* Records for the task *

▽

## src/rtl/cfifo_pkg.sv

```systemverilog
`timescale 1ns/1ps
package cfifo_pkg;
  // Strobes from a stage's control to its datapath
  typedef struct packed {
    logic push;   // store wrData at the write pointer
    logic fetch;  // move the word at the read pointer into the head register
  } stage_strobe_t;
endpackage

```

## src/rtl/cfifo_ctrl.sv

```systemverilog
`timescale 1ns/1ps
module cfifo_ctrl
  import cfifo_pkg::*;
#(
  parameter int DEPTH = 16
) (
  input  logic          clk,
  input  logic          rst,
  input  logic          wrEnN,
  input  logic          rdEnN,
  output stage_strobe_t strobe,
  output logic          inReadyN,
  output logic          outReadyN
);
  localparam int CW = $clog2(DEPTH + 1);
  localparam logic [CW-1:0] FULL_LEVEL = CW'(DEPTH);

  logic [CW-1:0] fillCount;   // write-side view: slots in use
  logic [CW-1:0] availCount;  // read-side view: words waiting behind the head
  logic [1:0]    pushDly;     // delays a write's visibility to the read side
  logic [1:0]    popDly;      // delays a read's slot release to the write side
  logic          headValid;
  logic          wrAccept;
  logic          rdAccept;
  logic          fetch;

  assign wrAccept = !wrEnN && (fillCount != FULL_LEVEL);
  assign rdAccept = !rdEnN && headValid;
  assign fetch    = (availCount != '0) && (!headValid || rdAccept);

  always_ff @(posedge clk) begin
    if (rst) begin
      fillCount  <= '0;
      availCount <= '0;
      pushDly    <= '0;
      popDly     <= '0;
      headValid  <= 1'b0;
    end else begin
      pushDly    <= {pushDly[0], wrAccept};
      popDly     <= {popDly[0], rdAccept};
      fillCount  <= fillCount + CW'(wrAccept) - CW'(popDly[1]);
      availCount <= availCount + CW'(pushDly[1]) - CW'(fetch);
      headValid  <= fetch || (headValid && !rdAccept);
    end
  end

  assign strobe.push  = wrAccept;
  assign strobe.fetch = fetch;
  assign inReadyN     = (fillCount == FULL_LEVEL);
  assign outReadyN    = !headValid;
endmodule

```

## src/rtl/cfifo_data.sv

```systemverilog
`timescale 1ns/1ps
module cfifo_data
  import cfifo_pkg::*;
#(
  parameter int WIDTH = 18,
  parameter int DEPTH = 16
) (
  input  logic             clk,
  input  logic             rst,
  input  stage_strobe_t    strobe,
  input  logic [WIDTH-1:0] wrData,
  output logic [WIDTH-1:0] rdData
);
  localparam int PW = $clog2(DEPTH);
  localparam logic [PW-1:0] LAST_SLOT = PW'(DEPTH - 1);

  logic [WIDTH-1:0] store [DEPTH];
  logic [PW-1:0]    wrPtr;
  logic [PW-1:0]    rdPtr;
  logic [WIDTH-1:0] headReg;

  always_ff @(posedge clk) begin
    if (strobe.push) store[wrPtr] <= wrData;
  end

  always_ff @(posedge clk) begin
    if (rst) begin
      wrPtr   <= '0;
      rdPtr   <= '0;
      headReg <= '0;
    end else begin
      if (strobe.push) wrPtr <= (wrPtr == LAST_SLOT) ? '0 : wrPtr + 1'b1;
      if (strobe.fetch) begin
        headReg <= store[rdPtr];
        rdPtr   <= (rdPtr == LAST_SLOT) ? '0 : rdPtr + 1'b1;
      end
    end
  end

  assign rdData = headReg;
endmodule

```

## src/rtl/cfifo_stage.sv

```systemverilog
`timescale 1ns/1ps
module cfifo_stage
  import cfifo_pkg::*;
#(
  parameter int WIDTH = 18,
  parameter int DEPTH = 16
) (
  input  logic             clk,
  input  logic             rst,
  input  logic             wrEnN,
  input  logic [WIDTH-1:0] wrData,
  output logic             inReadyN,
  input  logic             rdEnN,
  output logic [WIDTH-1:0] rdData,
  output logic             outReadyN
);
  stage_strobe_t strobe;

  cfifo_ctrl #(.DEPTH(DEPTH)) ctrl (
    .clk(clk), .rst(rst), .wrEnN(wrEnN), .rdEnN(rdEnN),
    .strobe(strobe), .inReadyN(inReadyN), .outReadyN(outReadyN)
  );

  cfifo_data #(.WIDTH(WIDTH), .DEPTH(DEPTH)) data (
    .clk(clk), .rst(rst), .strobe(strobe), .wrData(wrData), .rdData(rdData)
  );
endmodule

```

## src/rtl/cfifo_chain.sv

```systemverilog
`timescale 1ns/1ps
module cfifo_chain #(
  parameter int WIDTH       = 18,
  parameter int STAGE_DEPTH = 16,
  parameter int STAGES      = 3
) (
  input  logic             clk,
  input  logic             rst,
  input  logic             wrEnN,
  input  logic [WIDTH-1:0] wrData,
  output logic             inReadyN,
  input  logic             rdEnN,
  output logic [WIDTH-1:0] rdData,
  output logic             outReadyN
);
  // Link k feeds stage k: fwdN/fwdData come from stage k-1 (or the ports),
  // backN[k] is stage k's input flag, read by stage k-1.
  logic             fwdN    [STAGES+1];
  logic [WIDTH-1:0] fwdData [STAGES+1];
  logic             backN   [STAGES+1];

  assign fwdN[0]        = wrEnN;
  assign fwdData[0]     = wrData;
  assign backN[STAGES]  = rdEnN;

  for (genvar i = 0; i < STAGES; i++) begin : g_stage
    cfifo_stage #(.WIDTH(WIDTH), .DEPTH(STAGE_DEPTH)) stage (
      .clk(clk), .rst(rst),
      .wrEnN(fwdN[i]), .wrData(fwdData[i]), .inReadyN(backN[i]),
      .rdEnN(backN[i+1]), .rdData(fwdData[i+1]), .outReadyN(fwdN[i+1])
    );
  end

  assign inReadyN  = backN[0];
  assign outReadyN = fwdN[STAGES];
  assign rdData    = fwdData[STAGES];
endmodule

```
$ cat src/rtl/tourn_bp_pkg.sv
package tourn_bp_pkg;
  typedef logic [1:0] ctr_t;

  localparam ctr_t CTR_RESET = 2'b01;

  // one saturating step toward the given direction
  function automatic ctr_t ctr_step(ctr_t c, logic up);
    if (up) return (c == 2'b11) ? c : c + 2'd1;
    else    return (c == 2'b00) ? c : c - 2'd1;
  endfunction

  function automatic logic ctr_taken(ctr_t c);
    return c[1];
  endfunction
endpackage

$ cat src/rtl/tourn_ctr_table.sv
module tourn_ctr_table #(
  parameter int IDX_W = 8
) (
  input  logic                clk,
  input  logic                rst_n,
  input  logic [IDX_W-1:0]    rd_idx,
  output tourn_bp_pkg::ctr_t  rd_ctr,
  input  logic                wr_en,
  input  logic [IDX_W-1:0]    wr_idx,
  input  logic                wr_up
);
  import tourn_bp_pkg::*;
  localparam int DEPTH = 1 << IDX_W;

  ctr_t tbl [DEPTH];
  ctr_t wr_old;
  ctr_t wr_new;

  assign rd_ctr = tbl[rd_idx];
  assign wr_old = tbl[wr_idx];
  assign wr_new = ctr_step(wr_old, wr_up);

  always_ff @(posedge clk) begin
    if (!rst_n) begin
      for (int i = 0; i < DEPTH; i++) tbl[i] <= CTR_RESET;
    end else if (wr_en) begin
      tbl[wr_idx] <= wr_new;
    end
  end


  ctr_write_lands_chk: assert property (@(posedge clk) disable iff (!rst_n)
    wr_en |=> tbl[$past(wr_idx)] == $past(wr_new));
endmodule

$ cat src/rtl/tourn_lhist_table.sv
module tourn_lhist_table #(
  parameter int ENT_W  = 4,
  parameter int HIST_W = 8
) (
  input  logic              clk,
  input  logic              rst_n,
  input  logic [ENT_W-1:0]  rd_idx,
  output logic [HIST_W-1:0] rd_hist,
  input  logic              wr_en,
  input  logic [ENT_W-1:0]  wr_idx,
  input  logic              wr_bit,
  output logic [HIST_W-1:0] wr_hist_old
);
  localparam int DEPTH = 1 << ENT_W;

  logic [HIST_W-1:0] tbl [DEPTH];

  assign rd_hist     = tbl[rd_idx];
  assign wr_hist_old = tbl[wr_idx];

  always_ff @(posedge clk) begin
    if (!rst_n) begin
      for (int i = 0; i < DEPTH; i++) tbl[i] <= '0;
    end else if (wr_en) begin
      tbl[wr_idx] <= {wr_hist_old[HIST_W-2:0], wr_bit};
    end
  end


  lhist_newest_bit_chk: assert property (@(posedge clk) disable iff (!rst_n)
    wr_en |=> tbl[$past(wr_idx)][0] == $past(wr_bit));
endmodule
## src/rtl/rsd_pkg.sv

```systemverilog
package rsd_pkg;
  localparam int CLASS_W  = 3;
  localparam int IDX_GND  = 0;
  localparam int IDX_SUP  = 1;
  localparam int IDX_LOAD = 2;

  typedef enum logic [1:0] {
    ST_RUN     = 2'd0,
    ST_CONFIRM = 2'd1,
    ST_DIAG    = 2'd2,
    ST_RETRY   = 2'd3
  } chan_state_t;

  typedef logic [CLASS_W-1:0] fault_code_t;

  // keep only the highest-priority class that survived the window
  function automatic fault_code_t pick_fault(input fault_code_t stable_set);
    fault_code_t r;
    r = '0;
    if (stable_set[IDX_GND])       r[IDX_GND]  = 1'b1;
    else if (stable_set[IDX_SUP])  r[IDX_SUP]  = 1'b1;
    else if (stable_set[IDX_LOAD]) r[IDX_LOAD] = 1'b1;
    return r;
  endfunction
endpackage

```

## src/rtl/rsd_win_counter.sv

```systemverilog
module rsd_win_counter #(
  parameter int CYC_LEN = 100
) (
  input  logic clk,
  input  logic rst_n,
  input  logic clr,
  input  logic en,
  input  logic tick,
  output logic last
);
  localparam int CW = $clog2(CYC_LEN + 1);
  localparam logic [CW-1:0] LAST_VAL = CW'(CYC_LEN - 1);

  logic [CW-1:0] cnt_q;

  always_ff @(posedge clk or negedge rst_n) begin
    if (!rst_n)             cnt_q <= '0;
    else if (clr)           cnt_q <= '0;
    else if (en && tick)    cnt_q <= cnt_q + 1'b1;
  end

  assign last = en && tick && (cnt_q == LAST_VAL);
endmodule

```

## src/rtl/rsd_fault_window.sv

```systemverilog
module rsd_fault_window
  import rsd_pkg::*;
(
  input  logic        clk,
  input  logic        rst_n,
  input  logic        start,
  input  logic        active,
  input  fault_code_t flags,
  output fault_code_t code_next
);
  fault_code_t stab_q;

  // sticky AND: a class drops out of the mask the first clock it is low
  always_ff @(posedge clk or negedge rst_n) begin
    if (!rst_n)      stab_q <= '0;
    else if (start)  stab_q <= '1;
    else if (active) stab_q <= stab_q & flags;
  end

  assign code_next = pick_fault(stab_q & flags);
endmodule

```

## src/rtl/rsd_channel.sv

```systemverilog
module rsd_channel
  import rsd_pkg::*;
#(
  parameter int CYC_LEN = 100
) (
  input  logic        clk,
  input  logic        rst_n,
  input  logic        ms_tick,
  input  logic        diag_en,
  input  logic        rearm,
  input  logic        ovl,
  input  fault_code_t flags,
  output logic        ch_en,
  output fault_code_t code,
  output logic        done,
  output logic        busy,
  output logic        cyc_end
);
  chan_state_t state_q, state_d;
  logic        armed_q;
  logic        done_q;
  fault_code_t code_q;
  fault_code_t win_code;
  logic        win_last;
  logic        start;
  logic        may_diag;

  assign may_diag = diag_en && armed_q;

  always_comb begin
    state_d = state_q;
    unique case (state_q)
      ST_RUN:     if (ovl) state_d = may_diag ? ST_CONFIRM : ST_RETRY;
      ST_CONFIRM: if (ms_tick) state_d = ovl ? ST_DIAG : ST_RUN;
      ST_DIAG:    if (win_last) state_d = ST_RETRY;
      ST_RETRY: begin
        if (ms_tick) begin
          if (!ovl)          state_d = ST_RUN;
          else if (may_diag) state_d = ST_DIAG;
        end
      end
      default:    state_d = ST_RUN;
    endcase
  end

  assign start   = (state_d == ST_DIAG) && (state_q != ST_DIAG);
  assign busy    = (state_q == ST_DIAG);
  assign cyc_end = win_last;

  rsd_win_counter #(.CYC_LEN(CYC_LEN)) u_cnt (
    .clk  (clk),
    .rst_n(rst_n),
    .clr  (start),
    .en   (busy),
    .tick (ms_tick),
    .last (win_last)
  );

  rsd_fault_window u_win (
    .clk      (clk),
    .rst_n    (rst_n),
    .start    (start),
    .active   (busy),
    .flags    (flags),
    .code_next(win_code)
  );

  always_ff @(posedge clk or negedge rst_n) begin
    if (!rst_n) begin
      state_q <= ST_RUN;
      armed_q <= 1'b1;
      done_q  <= 1'b0;
      code_q  <= '0;
    end else begin
      state_q <= state_d;
      if (win_last) begin
        code_q  <= win_code;
        done_q  <= 1'b1;
        armed_q <= 1'b0;
      end else if (rearm) begin
        code_q  <= '0;
        done_q  <= 1'b0;
        armed_q <= 1'b1;
      end
    end
  end

  assign ch_en = (state_q == ST_RUN);
  assign code  = code_q;
  assign done  = done_q;
endmodule

```

## src/rtl/rsd_quad.sv

```systemverilog
module rsd_quad
  import rsd_pkg::*;
#(
  parameter int NCH     = 4,
  parameter int CYC_LEN = 100
) (
  input  logic                 clk,
  input  logic                 rst_n,
  input  logic                 ms_tick,
  input  logic                 diag_en_i,
  input  logic                 rearm_i,
  input  logic [NCH-1:0]       ovl_i,
  input  logic [NCH-1:0]       gnd_i,
  input  logic [NCH-1:0]       sup_i,
  input  logic [NCH-1:0]       load_i,
  output logic [NCH-1:0]       ch_en_o,
  output logic [CLASS_W*NCH-1:0] fault_o,
  output logic [NCH-1:0]       done_o
);
  logic [NCH-1:0] diag_busy;
  logic [NCH-1:0] cyc_end;

  for (genvar i = 0; i < NCH; i++) begin : g_ch
    fault_code_t flags;
    fault_code_t code;

    always_comb begin
      flags           = '0;
      flags[IDX_GND]  = gnd_i[i];
      flags[IDX_SUP]  = sup_i[i];
      flags[IDX_LOAD] = load_i[i];
    end

    rsd_channel #(.CYC_LEN(CYC_LEN)) u_ch (
      .clk    (clk),
      .rst_n  (rst_n),
      .ms_tick(ms_tick),
      .diag_en(diag_en_i),
      .rearm  (rearm_i),
      .ovl    (ovl_i[i]),
      .flags  (flags),
      .ch_en  (ch_en_o[i]),
      .code   (code),
      .done   (done_o[i]),
      .busy   (diag_busy[i]),
      .cyc_end(cyc_end[i])
    );

    assign fault_o[CLASS_W*i +: CLASS_W] = code;
  end
endmodule

```
==> src/rtl/spicfg_pkg.sv <==
package spicfg_pkg;

  typedef enum logic [1:0] {
    ST_ADDR   = 2'd0,
    ST_PTR    = 2'd1,
    ST_DATA   = 2'd2,
    ST_IGNORE = 2'd3
  } frameState_t;

  typedef struct packed {
    logic shiftEn;
    logic loadPtr;
    logic writeByte;
  } ctrlStrobes_t;

endpackage

==> src/rtl/spicfg_datapath.sv <==
module spicfg_datapath
  import spicfg_pkg::*;
#(
  parameter logic [6:0] DEV_ADDR    = 7'b0010000,
  parameter int         NUM_REGS    = 8,
  parameter int         SYNC_STAGES = 2,
  localparam int        IDX_W       = $clog2(NUM_REGS)
) (
  input  logic             clk,
  input  logic             rstN,
  input  logic             csIn,
  input  logic             sclkIn,
  input  logic             sdiIn,
  input  ctrlStrobes_t     ctl,
  output logic             sclkRise,
  output logic             csHigh,
  output logic             csFall,
  output logic             addrOk,
  output logic             wrStrobe,
  output logic [IDX_W-1:0] wrIndex,
  output logic [7:0]       wrData
);

  localparam int         NUM_PINS  = 3;
  localparam logic [2:0] RESET_VAL = 3'b100;
  localparam logic [7:0] REG_LIMIT = 8'(NUM_REGS);

  logic [NUM_PINS-1:0] rawIn;
  logic [NUM_PINS-1:0] synced;
  assign rawIn = {csIn, sclkIn, sdiIn};

  for (genvar g = 0; g < NUM_PINS; g++) begin : gSync
    logic [SYNC_STAGES-1:0] chain;
    always_ff @(posedge clk or negedge rstN) begin
      if (!rstN) chain <= {SYNC_STAGES{RESET_VAL[g]}};
      else       chain <= {chain[SYNC_STAGES-2:0], rawIn[g]};
    end
    assign synced[g] = chain[SYNC_STAGES-1];
  end

  logic csSync, sclkSync, sdiSync;
  logic csPrev, sclkPrev;
  assign csSync   = synced[2];
  assign sclkSync = synced[1];
  assign sdiSync  = synced[0];

  always_ff @(posedge clk or negedge rstN) begin
    if (!rstN) begin
      csPrev   <= 1'b1;
      sclkPrev <= 1'b0;
    end else begin
      csPrev   <= csSync;
      sclkPrev <= sclkSync;
    end
  end

  assign sclkRise = sclkSync & ~sclkPrev & ~csSync;
  assign csFall   = csPrev & ~csSync;
  assign csHigh   = csSync;

  logic [6:0] shiftReg;
  logic [7:0] byteNow;
  logic [7:0] ptrReg;
  logic [6:0] ptrIdx;
  logic       ptrIncr;
  logic       inRange;

  assign byteNow = {shiftReg, sdiSync};
  assign addrOk  = (byteNow[7:1] == DEV_ADDR) && !byteNow[0];
  assign ptrIdx  = ptrReg[6:0];
  assign ptrIncr = ptrReg[7];
  assign inRange = {1'b0, ptrIdx} < REG_LIMIT;

  always_ff @(posedge clk or negedge rstN) begin
    if (!rstN) shiftReg <= '0;
    else if (ctl.shiftEn) shiftReg <= byteNow[6:0];
  end

  always_ff @(posedge clk or negedge rstN) begin
    if (!rstN) begin
      ptrReg <= '0;
    end else if (ctl.loadPtr) begin
      ptrReg <= byteNow;
    end else if (ctl.writeByte && ptrIncr) begin
      ptrReg[6:0] <= ptrIdx + 7'd1;
    end
  end

  always_ff @(posedge clk or negedge rstN) begin
    if (!rstN) begin
      wrStrobe <= 1'b0;
      wrIndex  <= '0;
      wrData   <= '0;
    end else begin
      wrStrobe <= ctl.writeByte && inRange;
      if (ctl.writeByte) begin
        wrIndex <= ptrIdx[IDX_W-1:0];
        wrData  <= byteNow;
      end
    end
  end

  // the write pulse never lasts more than one cycle
  assert_strobe_single_R5: assert property (@(posedge clk) disable iff (!rstN)
    wrStrobe |=> !wrStrobe);

  // a write to an index past the bank gives no pulse
  assert_no_oob_write_R5: assert property (@(posedge clk) disable iff (!rstN)
    (ctl.writeByte && !inRange) |=> !wrStrobe);

  // pointer holds when auto-increment is off
  assert_ptr_hold_R6: assert property (@(posedge clk) disable iff (!rstN)
    (ctl.writeByte && !ptrIncr) |=> ptrIdx == $past(ptrIdx));

  // pointer advances by one, modulo 128, when auto-increment is on
  assert_ptr_adv_R7: assert property (@(posedge clk) disable iff (!rstN)
    (ctl.writeByte && ptrIncr) |=> ptrIdx == 7'($past(ptrIdx) + 7'd1));

  // no serial-clock edge is reported while chip select is high
  assert_no_edge_cs_high_R8: assert property (@(posedge clk) disable iff (!rstN)
    csHigh |-> !sclkRise);

endmodule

△

* Description of the task *
Among the records, how many lines include the string "view"? State the number and add nothing.

* Answer space *
2